* **Given records**:

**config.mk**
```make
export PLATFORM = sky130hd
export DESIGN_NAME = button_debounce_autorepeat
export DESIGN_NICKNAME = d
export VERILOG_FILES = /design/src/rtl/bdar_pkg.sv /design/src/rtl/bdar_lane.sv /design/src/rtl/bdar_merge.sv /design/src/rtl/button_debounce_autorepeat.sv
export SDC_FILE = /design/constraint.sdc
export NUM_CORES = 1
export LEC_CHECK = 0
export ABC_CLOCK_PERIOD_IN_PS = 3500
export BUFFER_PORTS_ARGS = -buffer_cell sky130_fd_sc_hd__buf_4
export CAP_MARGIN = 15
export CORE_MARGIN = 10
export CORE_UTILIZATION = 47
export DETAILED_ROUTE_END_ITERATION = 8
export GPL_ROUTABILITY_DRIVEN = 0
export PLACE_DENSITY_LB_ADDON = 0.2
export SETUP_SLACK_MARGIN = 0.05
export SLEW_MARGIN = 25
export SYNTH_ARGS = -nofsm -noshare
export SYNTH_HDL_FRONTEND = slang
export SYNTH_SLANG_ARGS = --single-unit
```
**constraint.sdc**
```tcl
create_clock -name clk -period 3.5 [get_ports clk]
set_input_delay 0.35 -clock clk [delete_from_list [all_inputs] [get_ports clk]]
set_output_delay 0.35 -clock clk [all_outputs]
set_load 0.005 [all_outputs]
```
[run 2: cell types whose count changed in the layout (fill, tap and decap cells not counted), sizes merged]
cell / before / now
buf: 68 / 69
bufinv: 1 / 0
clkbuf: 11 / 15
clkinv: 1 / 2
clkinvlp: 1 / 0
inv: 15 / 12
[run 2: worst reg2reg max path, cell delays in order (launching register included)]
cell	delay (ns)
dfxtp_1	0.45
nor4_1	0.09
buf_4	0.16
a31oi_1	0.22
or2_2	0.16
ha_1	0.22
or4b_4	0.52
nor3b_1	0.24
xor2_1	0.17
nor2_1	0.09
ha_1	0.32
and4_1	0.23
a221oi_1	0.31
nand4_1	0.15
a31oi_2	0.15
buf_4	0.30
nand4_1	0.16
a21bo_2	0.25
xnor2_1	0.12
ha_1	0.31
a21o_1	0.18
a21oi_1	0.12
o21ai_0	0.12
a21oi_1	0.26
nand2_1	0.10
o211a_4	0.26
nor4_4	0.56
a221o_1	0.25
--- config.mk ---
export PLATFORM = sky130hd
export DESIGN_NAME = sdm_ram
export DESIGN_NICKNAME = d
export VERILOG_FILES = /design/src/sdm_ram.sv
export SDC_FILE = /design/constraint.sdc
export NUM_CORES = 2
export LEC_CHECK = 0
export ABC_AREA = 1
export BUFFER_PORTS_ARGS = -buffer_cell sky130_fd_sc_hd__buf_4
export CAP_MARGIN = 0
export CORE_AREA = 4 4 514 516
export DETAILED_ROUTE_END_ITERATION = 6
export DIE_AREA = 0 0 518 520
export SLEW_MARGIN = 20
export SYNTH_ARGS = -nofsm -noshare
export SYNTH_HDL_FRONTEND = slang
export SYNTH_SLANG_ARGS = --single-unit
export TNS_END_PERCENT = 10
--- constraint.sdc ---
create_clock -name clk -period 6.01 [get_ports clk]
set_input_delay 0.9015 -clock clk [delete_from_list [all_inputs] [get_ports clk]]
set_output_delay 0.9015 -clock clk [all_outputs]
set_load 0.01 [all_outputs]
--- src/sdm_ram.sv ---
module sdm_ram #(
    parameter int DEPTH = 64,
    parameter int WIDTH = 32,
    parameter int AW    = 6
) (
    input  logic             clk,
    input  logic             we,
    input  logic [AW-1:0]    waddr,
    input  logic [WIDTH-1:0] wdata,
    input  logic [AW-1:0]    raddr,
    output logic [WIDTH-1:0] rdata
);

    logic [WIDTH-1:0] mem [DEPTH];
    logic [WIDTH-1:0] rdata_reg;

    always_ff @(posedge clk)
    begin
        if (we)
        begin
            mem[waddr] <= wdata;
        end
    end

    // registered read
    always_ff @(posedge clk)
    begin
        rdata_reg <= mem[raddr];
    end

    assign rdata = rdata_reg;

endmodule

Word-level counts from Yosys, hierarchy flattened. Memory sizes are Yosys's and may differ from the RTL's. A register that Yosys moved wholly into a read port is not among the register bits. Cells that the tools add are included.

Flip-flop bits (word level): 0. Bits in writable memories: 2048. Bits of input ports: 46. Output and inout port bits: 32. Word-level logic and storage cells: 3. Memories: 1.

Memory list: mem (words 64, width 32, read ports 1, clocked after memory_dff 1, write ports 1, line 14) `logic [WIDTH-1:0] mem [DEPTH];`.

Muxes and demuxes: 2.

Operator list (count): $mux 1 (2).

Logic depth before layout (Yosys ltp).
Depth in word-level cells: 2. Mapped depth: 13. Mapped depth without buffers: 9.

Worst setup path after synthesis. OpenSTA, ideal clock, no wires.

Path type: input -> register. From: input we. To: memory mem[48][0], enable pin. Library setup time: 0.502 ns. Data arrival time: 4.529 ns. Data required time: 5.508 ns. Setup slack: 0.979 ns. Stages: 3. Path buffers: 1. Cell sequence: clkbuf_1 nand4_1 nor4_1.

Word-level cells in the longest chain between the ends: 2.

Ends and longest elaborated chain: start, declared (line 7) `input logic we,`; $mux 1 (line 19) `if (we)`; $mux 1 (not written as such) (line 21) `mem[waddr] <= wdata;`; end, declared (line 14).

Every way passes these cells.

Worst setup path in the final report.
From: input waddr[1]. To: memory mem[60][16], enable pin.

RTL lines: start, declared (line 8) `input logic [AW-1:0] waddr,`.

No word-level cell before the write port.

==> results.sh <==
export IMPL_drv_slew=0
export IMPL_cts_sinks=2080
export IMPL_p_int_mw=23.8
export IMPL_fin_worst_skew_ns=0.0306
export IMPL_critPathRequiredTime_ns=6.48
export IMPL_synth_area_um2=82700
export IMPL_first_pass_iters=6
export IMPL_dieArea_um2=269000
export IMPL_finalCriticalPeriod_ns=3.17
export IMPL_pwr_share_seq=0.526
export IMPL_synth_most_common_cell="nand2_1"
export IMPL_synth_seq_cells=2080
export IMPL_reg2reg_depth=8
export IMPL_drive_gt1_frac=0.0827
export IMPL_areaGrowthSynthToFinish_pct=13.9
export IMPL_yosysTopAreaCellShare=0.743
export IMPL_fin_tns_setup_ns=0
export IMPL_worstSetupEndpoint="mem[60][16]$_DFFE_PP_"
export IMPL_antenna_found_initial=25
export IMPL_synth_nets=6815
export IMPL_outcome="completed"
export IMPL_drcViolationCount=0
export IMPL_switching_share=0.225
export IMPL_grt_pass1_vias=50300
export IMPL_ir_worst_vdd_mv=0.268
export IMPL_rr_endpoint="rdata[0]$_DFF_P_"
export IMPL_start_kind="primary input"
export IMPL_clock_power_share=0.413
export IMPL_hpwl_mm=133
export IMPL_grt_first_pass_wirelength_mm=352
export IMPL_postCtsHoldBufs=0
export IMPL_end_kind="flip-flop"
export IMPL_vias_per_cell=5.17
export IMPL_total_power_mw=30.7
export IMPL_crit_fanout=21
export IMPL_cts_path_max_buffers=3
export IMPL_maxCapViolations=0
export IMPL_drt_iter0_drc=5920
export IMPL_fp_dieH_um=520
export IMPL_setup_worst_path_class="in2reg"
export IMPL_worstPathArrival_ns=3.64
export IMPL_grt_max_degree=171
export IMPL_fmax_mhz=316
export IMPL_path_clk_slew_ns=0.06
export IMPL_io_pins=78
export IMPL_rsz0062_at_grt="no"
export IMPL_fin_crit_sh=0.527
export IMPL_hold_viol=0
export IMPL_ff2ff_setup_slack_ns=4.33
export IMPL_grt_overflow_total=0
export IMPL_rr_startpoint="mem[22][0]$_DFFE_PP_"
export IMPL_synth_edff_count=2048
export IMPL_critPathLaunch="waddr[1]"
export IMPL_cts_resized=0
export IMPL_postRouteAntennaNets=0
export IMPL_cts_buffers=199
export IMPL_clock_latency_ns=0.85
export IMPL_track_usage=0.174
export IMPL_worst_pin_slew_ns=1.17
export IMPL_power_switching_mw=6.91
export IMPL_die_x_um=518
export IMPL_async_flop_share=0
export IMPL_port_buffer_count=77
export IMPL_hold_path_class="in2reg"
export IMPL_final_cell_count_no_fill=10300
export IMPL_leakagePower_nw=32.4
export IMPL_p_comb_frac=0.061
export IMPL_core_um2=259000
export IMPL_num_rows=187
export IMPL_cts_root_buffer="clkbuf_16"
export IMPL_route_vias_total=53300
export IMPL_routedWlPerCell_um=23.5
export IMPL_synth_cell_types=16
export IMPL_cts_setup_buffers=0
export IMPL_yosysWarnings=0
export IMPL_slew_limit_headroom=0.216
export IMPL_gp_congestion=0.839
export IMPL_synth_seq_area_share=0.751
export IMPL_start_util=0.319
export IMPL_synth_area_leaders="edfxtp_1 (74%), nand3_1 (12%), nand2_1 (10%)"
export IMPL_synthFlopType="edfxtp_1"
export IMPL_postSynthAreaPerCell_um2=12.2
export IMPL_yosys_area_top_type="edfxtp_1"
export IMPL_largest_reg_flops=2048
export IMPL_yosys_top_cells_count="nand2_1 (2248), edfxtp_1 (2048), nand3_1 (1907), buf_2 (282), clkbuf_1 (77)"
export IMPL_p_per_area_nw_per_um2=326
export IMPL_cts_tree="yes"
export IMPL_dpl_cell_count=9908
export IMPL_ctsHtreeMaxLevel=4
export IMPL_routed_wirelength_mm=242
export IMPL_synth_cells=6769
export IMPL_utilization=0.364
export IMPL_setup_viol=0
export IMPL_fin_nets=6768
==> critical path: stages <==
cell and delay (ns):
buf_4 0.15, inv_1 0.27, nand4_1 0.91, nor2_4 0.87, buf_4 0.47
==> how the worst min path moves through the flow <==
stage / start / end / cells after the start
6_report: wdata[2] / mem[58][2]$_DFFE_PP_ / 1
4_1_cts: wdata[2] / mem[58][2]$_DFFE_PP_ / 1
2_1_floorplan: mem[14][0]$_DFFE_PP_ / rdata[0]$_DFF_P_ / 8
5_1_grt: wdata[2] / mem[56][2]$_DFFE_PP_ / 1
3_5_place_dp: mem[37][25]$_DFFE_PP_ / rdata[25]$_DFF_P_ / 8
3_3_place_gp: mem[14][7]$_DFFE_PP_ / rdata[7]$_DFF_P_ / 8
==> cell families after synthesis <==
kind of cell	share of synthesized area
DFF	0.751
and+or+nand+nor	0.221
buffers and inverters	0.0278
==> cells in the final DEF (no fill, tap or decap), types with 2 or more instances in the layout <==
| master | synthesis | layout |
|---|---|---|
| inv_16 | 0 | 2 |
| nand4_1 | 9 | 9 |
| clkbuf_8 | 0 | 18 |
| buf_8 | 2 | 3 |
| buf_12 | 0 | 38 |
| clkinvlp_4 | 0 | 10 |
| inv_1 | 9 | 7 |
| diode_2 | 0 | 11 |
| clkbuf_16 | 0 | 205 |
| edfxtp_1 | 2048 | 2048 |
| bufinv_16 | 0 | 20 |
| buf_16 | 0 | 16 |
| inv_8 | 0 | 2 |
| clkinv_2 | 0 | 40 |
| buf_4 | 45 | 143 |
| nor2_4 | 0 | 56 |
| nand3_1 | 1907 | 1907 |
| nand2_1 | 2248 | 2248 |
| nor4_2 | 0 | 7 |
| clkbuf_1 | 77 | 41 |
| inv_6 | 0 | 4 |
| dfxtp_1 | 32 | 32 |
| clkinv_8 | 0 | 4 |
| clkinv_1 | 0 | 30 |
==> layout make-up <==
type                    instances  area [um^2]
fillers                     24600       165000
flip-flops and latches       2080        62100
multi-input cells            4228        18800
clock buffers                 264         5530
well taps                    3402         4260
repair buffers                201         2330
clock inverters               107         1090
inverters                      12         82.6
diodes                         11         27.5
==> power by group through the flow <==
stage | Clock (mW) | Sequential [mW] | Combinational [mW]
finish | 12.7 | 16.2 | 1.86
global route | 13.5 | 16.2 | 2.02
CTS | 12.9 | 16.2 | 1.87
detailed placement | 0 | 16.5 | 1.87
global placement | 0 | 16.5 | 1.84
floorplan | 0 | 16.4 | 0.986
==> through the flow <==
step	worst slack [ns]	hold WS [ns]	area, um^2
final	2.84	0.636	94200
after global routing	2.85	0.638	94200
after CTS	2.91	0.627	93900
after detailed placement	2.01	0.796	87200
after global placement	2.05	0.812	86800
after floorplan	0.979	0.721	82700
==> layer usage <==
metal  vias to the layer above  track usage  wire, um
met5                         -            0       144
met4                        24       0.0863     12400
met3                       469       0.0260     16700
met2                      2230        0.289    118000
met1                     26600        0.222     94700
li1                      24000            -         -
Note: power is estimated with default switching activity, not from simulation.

* **Work instructions**:
When you reach the line holding "export IMPL_synth_nets=6815" in the records above, begin reproducing exactly, stop after the line holding "export IMPL_hpwl_mm=133", and output nothing else.

* **Exercise response**:
export IMPL_synth_nets=6815
export IMPL_outcome="completed"
export IMPL_drcViolationCount=0
export IMPL_switching_share=0.225
export IMPL_grt_pass1_vias=50300
export IMPL_ir_worst_vdd_mv=0.268
export IMPL_rr_endpoint="rdata[0]$_DFF_P_"
export IMPL_start_kind="primary input"
export IMPL_clock_power_share=0.413
export IMPL_hpwl_mm=133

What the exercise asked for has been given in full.